Create the Separate Function in DAL for getting Audit Trail values (Below are code)

Public Function GetAuditTrailInsertandUpdate(ByVal data As SampleAuditTrail, ByVal Operation As String) As IResult(Of String) Implements IDaoReviewer.GetAuditTrailInsertandUpdate

        Dim db As New CodePointDataContext
        Dim Res1 As IResult(Of String) = New QueryResult(Of String)
        Try 

            Dim strHostName = System.Net.Dns.GetHostName

            Dim ta As New tblAuditTrail
            ta.UserName = HttpContext.Current.Session.Item(2).ToString
            ta.Operation = "Update"
            ta.Page = "Page Name"
            ta.IPAddress = HttpContext.Current.Request.ServerVariables("REMOTE_ADDR")
            ta.ProcessTime = DateTime.Now
            For Each a In GetType(tblname).GetProperties()
                If a.Name.ToLower <> "id" Then                  
                    If a.PropertyType.IsValueType = True Or a.PropertyType.Equals(GetType(String)) Then
                        If a.GetValue(Data, Nothing) = Nothing Then
                            ta.Description += a.Name + ":" + " " & vbCrLf
                        Else
                            ta.Description += a.Name + ":" + a.GetValue(data, Nothing).ToString & vbCrLf
                        End If
                    End If
                End If
            Next 

            Dim res1 = (New daoAuditTrailValues).Insert_AuditTrail(ta)

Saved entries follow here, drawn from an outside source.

File: src/rtl/static_pointer_pkg.sv
// static_pointer_pkg: shared constants and command type for the static pointer.
//   SP_WIDTH            pointer width
//   SP_*_DEFAULT        default legal window and reset value
//   sp_cmd_e            decoded command, one per cycle
//   decode_cmd()        priority decoder: load > write > inc
package static_pointer_pkg;

    localparam int unsigned SP_WIDTH = 16;

    localparam logic [SP_WIDTH-1:0] SP_BASE_DEFAULT  = 16'h2800;
    localparam logic [SP_WIDTH-1:0] SP_LIMIT_DEFAULT = 16'h2FFF;
    localparam logic [SP_WIDTH-1:0] SP_RESET_DEFAULT = 16'h2800;

    typedef enum logic [1:0] {
        CMD_NONE,
        CMD_LOAD,
        CMD_WRITE,
        CMD_INC
    } sp_cmd_e;

    // Only the highest-priority asserted command survives decoding.
    function automatic sp_cmd_e decode_cmd(input logic load, input logic write,
                                           input logic inc);
        sp_cmd_e cmd;
        if (load) begin
            cmd = CMD_LOAD;
        end else if (write) begin
            cmd = CMD_WRITE;
        end else if (inc) begin
            cmd = CMD_INC;
        end else begin
            cmd = CMD_NONE;
        end
        return cmd;
    endfunction

endpackage

File: src/rtl/static_pointer_range_check.sv
// sp_range_check: unsigned inclusive window comparator.
//   value     value under test
//   base      lowest legal value
//   limit     highest legal value
//   in_range  1 when base <= value <= limit
module sp_range_check
    import static_pointer_pkg::*;
#(
    parameter int unsigned WIDTH = SP_WIDTH
) (
    input  logic [WIDTH-1:0] value,
    input  logic [WIDTH-1:0] base,
    input  logic [WIDTH-1:0] limit,
    output logic             in_range
);

    assign in_range = (value >= base) && (value <= limit);

endmodule

File: src/rtl/static_pointer.sv
// static_pointer: 16-bit pointer register with load, range-checked write and increment.
//   clk            rising-edge clock
//   reset          asynchronous active-high reset, pointer -> SP_RESET
//   load_sp        unchecked load of sp_data_in
//   inc_sp         pointer + 1, wraps at 2^16
//   write_sp       range-checked load of sp_data_in
//   sp_data_in     load/write data
//   sp_data_out    registered pointer value
//   invalid_write  registered: the previous cycle's write_sp was rejected
// Build option: define STATIC_POINTER_RANGE_CHECK_EN to enable the write range
// check; without it write_sp acts as load_sp and invalid_write is tied low.
module static_pointer
    import static_pointer_pkg::*;
#(
    parameter logic [SP_WIDTH-1:0] SP_BASE  = SP_BASE_DEFAULT,
    parameter logic [SP_WIDTH-1:0] SP_LIMIT = SP_LIMIT_DEFAULT,
    parameter logic [SP_WIDTH-1:0] SP_RESET = SP_RESET_DEFAULT
) (
    input  logic                clk,
    input  logic                reset,
    input  logic                load_sp,
    input  logic                inc_sp,
    input  logic                write_sp,
    input  logic [SP_WIDTH-1:0] sp_data_in,
    output logic [SP_WIDTH-1:0] sp_data_out,
    output logic                invalid_write
);

    sp_cmd_e             cmd;
    logic                write_ok;
    logic [SP_WIDTH-1:0] sp_d, sp_q;

    assign cmd = decode_cmd(load_sp, write_sp, inc_sp);

`ifdef STATIC_POINTER_RANGE_CHECK_EN
    logic in_range;
    logic inv_d, inv_q;

    sp_range_check #(
        .WIDTH(SP_WIDTH)
    ) u_range_check (
        .value   (sp_data_in),
        .base    (SP_BASE),
        .limit   (SP_LIMIT),
        .in_range(in_range)
    );

    assign write_ok = in_range;

    // Any cycle other than a rejected write clears the flag, so it is a one-cycle pulse.
    always_comb begin
        inv_d = (cmd == CMD_WRITE) && !in_range;
    end

    always_ff @(posedge clk or posedge reset) begin
        if (reset) begin
            inv_q <= 1'b0;
        end else begin
            inv_q <= inv_d;
        end
    end

    assign invalid_write = inv_q;
`else
    // Window parameters have no effect in this build.
    logic unused_range;
    assign unused_range  = ^{SP_BASE, SP_LIMIT};
    assign write_ok      = 1'b1;
    assign invalid_write = 1'b0;
`endif

    always_comb begin
        sp_d = sp_q;
        unique case (cmd)
            CMD_LOAD:  sp_d = sp_data_in;
            CMD_WRITE: if (write_ok) sp_d = sp_data_in;
            CMD_INC:   sp_d = sp_q + 1'b1;
            default:   sp_d = sp_q;
        endcase
    end

    always_ff @(posedge clk or posedge reset) begin
        if (reset) begin
            sp_q <= SP_RESET;
        end else begin
            sp_q <= sp_d;
        end
    end

    assign sp_data_out = sp_q;

endmodule

File: config.mk
export PLATFORM = sky130hd
export DESIGN_NAME = static_pointer
export DESIGN_NICKNAME = d
export VERILOG_FILES = /design/src/rtl/static_pointer_pkg.sv /design/src/rtl/static_pointer_range_check.sv /design/src/rtl/static_pointer.sv
export SDC_FILE = /design/constraint.sdc
export NUM_CORES = 1
export LEC_CHECK = 0
export CAP_MARGIN = 20
export CORE_MARGIN = 2
export CORE_UTILIZATION = 37
export CTS_BUF_LIST = sky130_fd_sc_hd__clkbuf_16
export CTS_CLUSTER_DIAMETER = 100
export DETAILED_ROUTE_END_ITERATION = 6
export GPL_TIMING_DRIVEN = 0
export PLACE_DENSITY = 0.72
export REMOVE_ABC_BUFFERS = 1
export SYNTH_ARGS = -nofsm -noshare
export SYNTH_HDL_FRONTEND = slang
export SYNTH_HIERARCHICAL = 1
export SYNTH_SLANG_ARGS = --single-unit
export TNS_END_PERCENT = 5
File: constraint.sdc
create_clock -name clk -period 1.6 [get_ports clk]
set_clock_uncertainty 0.15 [all_clocks]
set_input_delay 0.32 -clock clk [delete_from_list [all_inputs] [get_ports clk]]
set_output_delay 0.32 -clock clk [all_outputs]
set_load 0.05 [all_outputs]
# Word-level counts from Yosys, hierarchy flattened
# Index checks and enable logic that the tools add are counted.
op_classes:
  eq_ne: 3
  reduce_logical: 2
  addsub: 1
  mux: 4
op_table:
  columns: ["op", "n"]
  rows:
  - ["case mux 16 bit (2 select lines)", 1]
  - ["adder 16 x 1 -> 16 bit, second input constant", 1]
  - ["two-way mux 2 bit", 3]
  - ["== test 2 bit, second input constant", 2]
  - ["== test 2 x 1 -> 1 bit, second input constant", 1]
  - ["nonzero test 2 bit", 1]
  - ["OR reduction 2 bit", 1]
totals:
  out_inout_bits: 17
  inputBits: 21
  reg_bits: 16

# Logic depth before layout (Yosys ltp)
# Gate-level depths: netlist of the first run.
logic_depth:
  depth_word: 6
  mapped_depth: 5
  depth_no_buf: 5

# Least setup slack after synthesis of the first run
# Ideal clock, no wire load.
synth_timing:
  path_type: "register to register"
  from: "register sp_q[0], in the netlist sp_data_out[0]"
  to: "register sp_q[12], in the netlist sp_data_out[12]"
  path_stages_with_launch: 6
  arrival_time_ns: 1.674
  required_time_ns: 1.313
  period_less_slack_ns: 1.961
  slack_ns: -0.361
  path_cell_list: "dfrtp_1 -> ha_1 -> nand4_2 -> nor4_1 -> xnor2_1 -> a21oi_1"
synth_between:
  elab_chain_len: 2
synth_rtl:
  columns: ["item", "line_no", "source"]
  rows:
  - ["from (decl)", "static_pointer.sv:31", "logic [SP_WIDTH-1:0] sp_d, sp_q;"]
  - ["from (signal assigned)", "static_pointer.sv:86", "sp_q <= sp_d;"]
  - ["adder 16 x 1 -> 16 bit", "static_pointer.sv:77", "CMD_INC: sp_d = sp_q + 1'b1;"]
  - ["case mux 16 bit (2 select lines)", "static_pointer.sv:74", "unique case (cmd)"]
# No other way between the ends.
# A chain may end at the register's enable or synchronous reset.

# Worst setup path after layout of the first run
layout_timing:
  from: "register sp_q[14], in the netlist sp_data_out[14]"
  to: "output sp_data_out[14]"
layout_rtl:
  columns: ["item", "line_no", "source"]
  rows:
  - ["to (decl)", "static_pointer.sv:25", "output logic [SP_WIDTH-1:0] sp_data_out,"]
# No word-level cell between the ends.

==> results of run 1 <==
logic make-up (layout without fill, tap and decap cells):
kind of cell,Yosys count,after routing,share of synthesized area (%)
and+or+nand+nor,41,41,22.9
muxes,1,1,1.15
adders and majority gates,1,1,1.44
DFF,16,16,46.3
buffers and inverters,7,44,3.45
other,1,1,0.431
xor gates and xnor gates,15,15,15.1
AOI/OAI and AO/OA,16,16,9.21
cell usage in the layout, fill, tap and decap left out:
cell type / count
ha_4: 1
nor4_2: 3
nor2_4: 1
dfstp_2: 2
nor3_1: 3
clkdlybuf4s50_1: 19
nor4_1: 1
mux2i_1: 1
inv_1: 3
xnor2_1: 12
dfrtp_1: 10
dfrtp_2: 4
clkdlybuf4s15_2: 9
clkbuf_2: 4
clkbuf_16: 3
nor4_4: 1
nor2_1: 19
nand4_1: 3
nand4_4: 2
buf_2: 3
conb_1: 1
buf_8: 1
dlygate4sd2_1: 1
nand2_1: 5
a21oi_1: 16
buf_4: 1
nand3_1: 2
xor2_1: 3
nand3_2: 1
through the flow:
step	setup WS (ns)	TNS (ns)	instances	area, µm²
2_1_floorplan	-0.409	-3.63	94	851
3_3_place_gp	-0.984	-17.27	158	1250
3_5_place_dp	-0.575	-6.51	159	1260
4_1_cts	-0.167	-0.725	162	1360
5_1_grt	-0.0789	-0.229	163	1400
6_report	-0.0295	-0.0295	163	1400
timing repair:
action	in CTS	in global routing
cloned	0	0
buffers inserted	0	1
gates resized for setup	49	21
endpoints found under the setup margin	26	16
pin swaps	0	3
layout make-up:
type / count / area [µm²]
Timing Repair Buffer: 38 / 358
Tap cell: 28 / 35.0
Multi-Input combinational cell: 75 / 513
Clock buffer: 3 / 75.1
Fill cell: 207 / 812
Sequential cell: 16 / 408
Inverter: 3 / 11.3
layer usage:
layer  GRT usage [%]  vias up  wire length (µm)
met1            22.5      384               926
li1                -      415                 -
met4            6.41        0                22
met3            3.43        3               108
met2            24.4       23              1080
met5               0        -                 0
report_power, final:
group	total [mW]	leakage, nW	switching, mW	internal [mW]
sequential	0.504	0.177	0.0571	0.447
combinational	0.379	0.317	0.236	0.143
clock	0.480	0.0370	0.152	0.328
total	1.36	0.531	0.445	0.918
how the worst max path moves through the flow:
| stage | cells past startpoint | to | slack, ns |
|---|---|---|---|
| 4_1_cts | 5 | sp_data_out[14]$_DFFE_PP0P_ | -0.17 |
| 3_5_place_dp | 5 | sp_data_out[15]$_DFFE_PP0P_ | -0.57 |
| 2_1_floorplan | 5 | sp_data_out[12]$_DFFE_PP0P_ | -0.41 |
| 5_1_grt | 5 | sp_data_out[14]$_DFFE_PP0P_ | -0.08 |
| 3_3_place_gp | 3 | sp_data_out[15]$_DFFE_PP0P_ | -0.98 |
| 6_report | 1 | sp_data_out[14] | -0.03 |
==> impl_metrics.py, run 1 <==
metrics = {
    "cts": {
        "cts_hold_buf": 0,
        "cts_buffer_depth": 2,
        "h-tree-depth": 1,
        "clock_latency_ns": 0.25,
        "cts_buffers": 3,
        "cts-root-buf": "clkbuf_16",
        "cts_tree": "built",
        "clk_pin_slew_ns": 0.05,
        "clock-sinks": 16,
    },
    "cells_and_area": {
        "drive_above_1_share_pct": 26.7,
        "nNetsFinal": 159,
        "num_antenna_cells": 0,
        "largest_reg_flops": 16,
        "area_delta_synth_final_pct": 61.0,
        "postLayoutCoreUtil_pct": 63.3,
    },
    "timing": {
        "max_slew_margin_pct": 58.6,
        "worst_slack_ns": -0.0295,
        "fin_crit_ns": 1.63,
        "hold_violations": 0,
        "rsz0062_at_grt": "yes",
        "fin_crit_sh_pct": 102,
        "tightest_slew_ns": 0.621,
        "whs_ns": 0.305,
        "max_freq_mhz": 614,
        "slew_viol_final": 0,
        "setup_viol_count_final": 1,
    },
    "outcome": {
        "status": "finished with violations",
        "violations": "negative setup slack",
    },
    "logic_synthesis": {
        "synth_area_um2": 870,
        "syn_inst": 98,
        "yosysSeqAreaShare_pct": 46.3,
        "synth_edf_count": 0,
        "synth.avg_cell_area_um2": 8.87,
        "synth_area_leaders": "dfrtp_1 (40%), xnor2_1 (12%), a21oi_1 (9.2%)",
        "ys_warn_count": 6,
        "dominantRegCellSynth": "dfrtp_1",
        "synth_seq_cells": 16,
        "ys_async_sr_fraction_pct": 100,
        "synth.largest_area_cell": "dfrtp_1",
        "synth_top_area_share_pct": 40.3,
        "yosys.cell_count.top_type": "nor2_1",
        "synth.top_cells.by_count": "nor2_1 (20), a21oi_1 (16), dfrtp_1 (14)",
        "synth.distinct_cells": 18,
    },
    "global_routing": {
        "grt_pass1_vias": 721,
        "globalRouteTotalUtil_pct": 16.2,
        "antenna_found_initial": 0,
        "grt_overflow": 0,
        "grt_max_degree": 23,
        "grt_pass1_wl_um": 3240,
    },
    "floorplan": {
        "ios": 38,
        "initial_core_util_pct": 39.3,
        "row_count": 17,
        "design.core.area_um2": 2210,
        "dieArea_um2": 2750,
        "die_height_um": 52.5,
        "dieWidth_um": 52.5,
    },
    "worst_hold_path": {
        "min_path_type": "in -> async",
    },
    "detailed_routing": {
        "drtIter0Drc": 16,
        "wl_per_cell_um": 13.1,
        "wl_um": 2140,
        "vias": 825,
        "firstDrtPassIters": 4,
        "drc_errors": 0,
        "ant_nets": 0,
        "via_per_inst": 5.06,
    },
    "setup_path": {
        "cp_max_fo": 3,
        "worstSetupEndpointType": "primary output",
        "critPathLaunchType": "flop",
        "crit_family": "buffers and inverters",
        "cp_slowest_stage_delay_ns": 0.54,
        "r2r-end": "sp_data_out[14]$_DFFE_PP0P_",
        "cp_slowest_cell": "dlygate4sd2_1",
        "startpoint": "sp_data_out[14]$_DFFE_PP0P_",
        "cp.arrival_ns": 1.16,
        "path_buf_inv": 1,
        "r2r_cells": 5,
        "r2r_slack_ns": 0,
        "r2r_start": "sp_data_out[0]$_DFFE_PP0P_",
        "criticalPathCategory": "reg -> out",
        "required_ns": 1.13,
        "critical_path.cell_chain": "dlygate4sd2_1",
    },
    "pwr": {
        "p_per_area_nw_per_um2": 973,
        "vdd_ir_drop_max_uv": 668,
        "p_total_mw": 1.36,
        "p_leak_nw": 0.531,
    },
    "placed_design": {
        "dpl.hpwl_um": 1430,
        "place.port_buffers": 36,
        "place_congestion": 0.760,
    },
    "run": {
        "maxCapViolCount": 0,
    },
}
(Power assumes the default switching activity.)
==> run 2: changes to the inputs <==
- CAP_MARGIN: 20 -> unset
==> results of run 2 <==
No change in the layout: final DEF, timing and power equal those of run 1.
==> edit 1: new RTL, settings of run 1 <==
Build with the macro `STATIC_POINTER_RANGE_CHECK_EN` defined.
--- a/src/rtl/static_pointer.sv
+++ b/src/rtl/static_pointer.sv
@@ -9,6 +9,8 @@
 //   invalid_write  registered: the previous cycle's write_sp was rejected
 // Build option: define STATIC_POINTER_RANGE_CHECK_EN to enable the write range
 // check; without it write_sp acts as load_sp and invalid_write is tied low.
+`define STATIC_POINTER_RANGE_CHECK_EN
+
 module static_pointer
     import static_pointer_pkg::*;
 #(
Function: changed (a bounded check fails within 4 cycles, from zero or initial values and one cycle with reset high).
==> edit 1 against run 1 <==
- the flow still finishes with violations (setup timing)
- first-iteration DRC count rose to 10 times the old value
- global-route usage up 5.3 points
- highest routed layer unchanged
- via count increased by 140%
- synthesized area increased by 110%
- routed wire length grew to 2.6 times the old value
- synthesized cell count increased by 130%
- setup slack lost 610 ps
- design area rose by 100%
- power is 47% higher
- maximum frequency is 27% lower
- combinational power is 140% higher
- sequential cell count is 1 higher
- critical path type is now primary input to flop
- die area up 100%
- critical path depth grew 11
==> edit 1: results (changes against run 1) <==
Critical Path Source Type=primary input; cell at the slowest stage of the critical path=a2111o_1; pin count of the biggest net entering global routing=25 (+8.7%); final WL=5660 microns (+160%); Post-synth top cells=inv_1, ha_1, nand2_1; Multi-input gate area=0.00173 sq mm (+240%); # setup viols final=17 (+16); total power=2.00 mW (+47%); via count=1993 (+140%); Crit Path Max Fanout=6 (+3); Seq pwr share=0.292 (-0.078); Logic inverters=35 (+32); Mean Syn Cell Area=8.08 sq um (-9.0%); fin worst setup slack=-636 ps (-607 ps); Setup TNS=-10020 ps (-9990 ps); global-route wire length before repair=9150 microns (+180%); length of routed met3 wiring=415 microns (+280%); Multi-Input Combinational=204 (+170%); FFs & Latches=17 (+1); WHS=140 ps (-165 ps); outcome=finished, violations left; number of DRC markers in iteration 0=167 (+151); post-synthesis compound-gate area fraction=0.212 (+0.120); GRT met1 Usage=0.274 (+0.0496); failing checks=setup timing; RePlAce Congestion=0.795 (+4.6%); clock network power=523 uW (+9.0%); clock tree cell share of total cell area=0.0281 (-0.0255); XOR/XNOR share of the synthesized area=0 (-0.151); First-pass DRT Iterations=5 (+1); Seq/Total Area, Yosys=0.231 (-0.232); worst reg-to-reg setup slack=-330 ps (-330 ps); DP HPWL=3570 microns (+150%); PortBufs=37 (+2.8%); crit path from=sp_data_in[0]; Synth area leaders=ha_1, dfrtp_1, inv_1
-- edit 1: cell count changes after synthesis, sizes merged, moves of 5 or more --
cell | run 1 | this run
inv | 3 | 35
o311ai | 0 | 5
nand3 | 3 | 11
nor2 | 20 | 9
o21ai | 0 | 18
ha | 1 | 33
nand4 | 5 | 10
nand2 | 5 | 20
xnor2 | 12 | 0
-- edit 1: repair_timing --
| item | in CTS | in global routing |
|---|---|---|
| cloned | 4 | 0 |
| gates resized for setup | 178 | 27 |
| pin swaps | 45 | 15 |
| buffers inserted | 5 | 2 |
| setup endpoints to repair | 34 | 23 |
| endpoints found under the hold margin | 0 | 0 |
-- edit 1: logic make-up after synthesis --
logic type | count (synthesis)
AOI/OAI and AO/OA | 61
DFF | 17
adders and majority gates | 33
buffers and inverters | 42
and+or+nand+nor | 73
muxes | 1
other | 2
==> edit 2: new RTL, config.mk and constraints of run 1 <==
Without the edit above. Add an input register stage for `load_sp`, `inc_sp` and `write_sp`, without a reset; this delays them by one clock. The other inputs are not delayed to match. Comments in the files are not updated.
--- a/src/rtl/static_pointer.sv
+++ b/src/rtl/static_pointer.sv
@@ -26,11 +26,21 @@
     output logic                invalid_write
 );
 
+    logic load_sp_q;
+    logic inc_sp_q;
+    logic write_sp_q;
+
+    always_ff @(posedge clk) begin
+        load_sp_q  <= load_sp;
+        inc_sp_q   <= inc_sp;
+        write_sp_q <= write_sp;
+    end
+
     sp_cmd_e             cmd;
     logic                write_ok;
     logic [SP_WIDTH-1:0] sp_d, sp_q;
 
-    assign cmd = decode_cmd(load_sp, write_sp, inc_sp);
+    assign cmd = decode_cmd(load_sp_q, write_sp_q, inc_sp_q);
 
 `ifdef STATIC_POINTER_RANGE_CHECK_EN
     logic in_range;
Function: changed (a bounded check fails within 4 cycles, from zero or initial values and one cycle with reset high).
==> edit 2 against run 1 <==
- the flow still finishes with violations (setup timing)
- power increased by 10%
- routed wire length increased by 18%
- setup slack got worse by 21 ps
- design area increased by 9.6%
- critical path depth increased by 3
- first-iteration DRC count decreased by 38%
- global-route usage increased by 0.86 points
- synthesized area increased by 6.9%
- sequential cell count increased by 3
- largest power group unchanged
==> edit 2: results (changes against run 1) <==
outcome=finished, violations left; failing checks=setup timing; fin worst setup slack=-50.1 ps (-20.6 ps); fin nets=167 (+5.0%); Vias per Instance=5.10 (+0.72%); Max IR drop VDD=0.000613 V (-8.2%); global-route wire length before repair=3460 microns (+7.0%); pin count of the biggest net entering global routing=18 (-22%); Synth area leaders=dfrtp_1, xnor2_1, a21oi_1; Async S/R FF share, synth=0.842 (-0.158); # setup viols final=1 (unchanged); Post-Place Cell Area=0.00133 sq mm (+5.0%); crit-path leading delay family=simple AND/OR/NAND/NOR gates; cell at the slowest stage of the critical path=dfstp_2; filler cell count=211 (+1.9%); DP HPWL=1570 microns (+9.7%); All-Layer GR Usage=0.170 (+0.00858); share of cells above drive strength 1=0.319 (+0.0528); Seq/Total Area, Yosys=0.498 (+0.0347); number of DRC markers in iteration 0=10 (-6); Slew Limit Headroom=0.600 (+0.0142); Ant. Diodes=0 (unchanged); vias in the first global route=739 (+2.5%); Pleak=0.583 nW (+9.9%); Yosys cell types=19 (+1); max reg flops=16 (unchanged); data arrival time of the worst path=1620 ps (+460 ps); RePlAce Congestion=0.784 (+3.1%); Worst path max stage delay=550 ps; WL per Instance=14.5 microns (+10%)
==> edit 2: cell types whose count changed after synthesis <==
cell and delta:
dfxtp_1 +3
==> edit 2: logic make-up (layout without fill, tap and decap cells) <==
family,after synthesis,count (layout),share of synthesized area
AO/OA/AOI/OAI,16,16,0.0861
XOR/XNOR,15,15,0.141
adder cells (fa/ha/maj),1,1,0.0135
buffers and inverters,7,50,0.0323
flip-flops,19,19,0.498
multiplexers,1,1,0.0108
other,1,1,0.00403
AND/OR/NAND/NOR,41,41,0.214
==> edit 2: layout make-up <==
cell class	count	share of cell area
clock inverter	1	0.00326
clock buffer	3	0.0489
multi-input combinational	75	0.338
tap	30	0.0245
inverter	3	0.00734
timing repair buffer	43	0.271
sequential	19	0.308
==> edit 2: worst register-to-register path, stage by stage (launching register included) <==
cell and delay (ps):
dfstp_2 550, nand4_1 190, nor4_2 380, xnor2_1 160, a21oi_1 90
==> edit 2: power breakdown <==
group	switching (mW)	leakage, nW	internal (mW)
clock	0.174	0.0409	0.335
sequential	0.0642	0.200	0.526
combinational	0.241	0.343	0.160
==> edit 2: worst paths after layout <==
check	slack, ps	cells past startpoint	start	to
min reg2reg	450	3	load_sp_q	sp_data_out[11]
min	290	2	reset	sp_data_out[6]
max	-50	4	sp_data_out[11]	sp_data_out[15]
min in group clk	360	1	load_sp	load_sp_q
max reg2reg	-50	4	sp_data_out[11]	sp_data_out[15]
max in group asynchronous	580	2	reset	sp_data_out[4]
==> edit 2: repair_timing <==
item / in CTS / in global routing
setup endpoints to repair: 23 / 14
pin swaps: 1 / 6
hold buffers: 0 / 0
gates resized for setup: 61 / 14
setup buffers: 0 / 6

 Catch ex As Exception       
End Try
        Return Res1
    End Function

Step 5

Now we need to call this function in every DAL function which is (Insert, Delete, and Update Methods)

 Dim operation = "Insert"

Dim res1 = GetAuditTrailInsertandUpdate(p, operation)                                 

here p is refers which data came from function

Like this we can call for Update and Delete Function

Step 6

Output we will receive like this,

Sno

Username

Time

Form Name

Action

Description

IPAddress

31

John

03/13/2013

User Creation

Insert

Name: Arun UserID: 102 Address:Chennai Gender:Male Remarks: Nil

192.168.0.88

Conclusion

This will be the simplest method to implement with all application. Any Suggestion or feedback is highly welcome.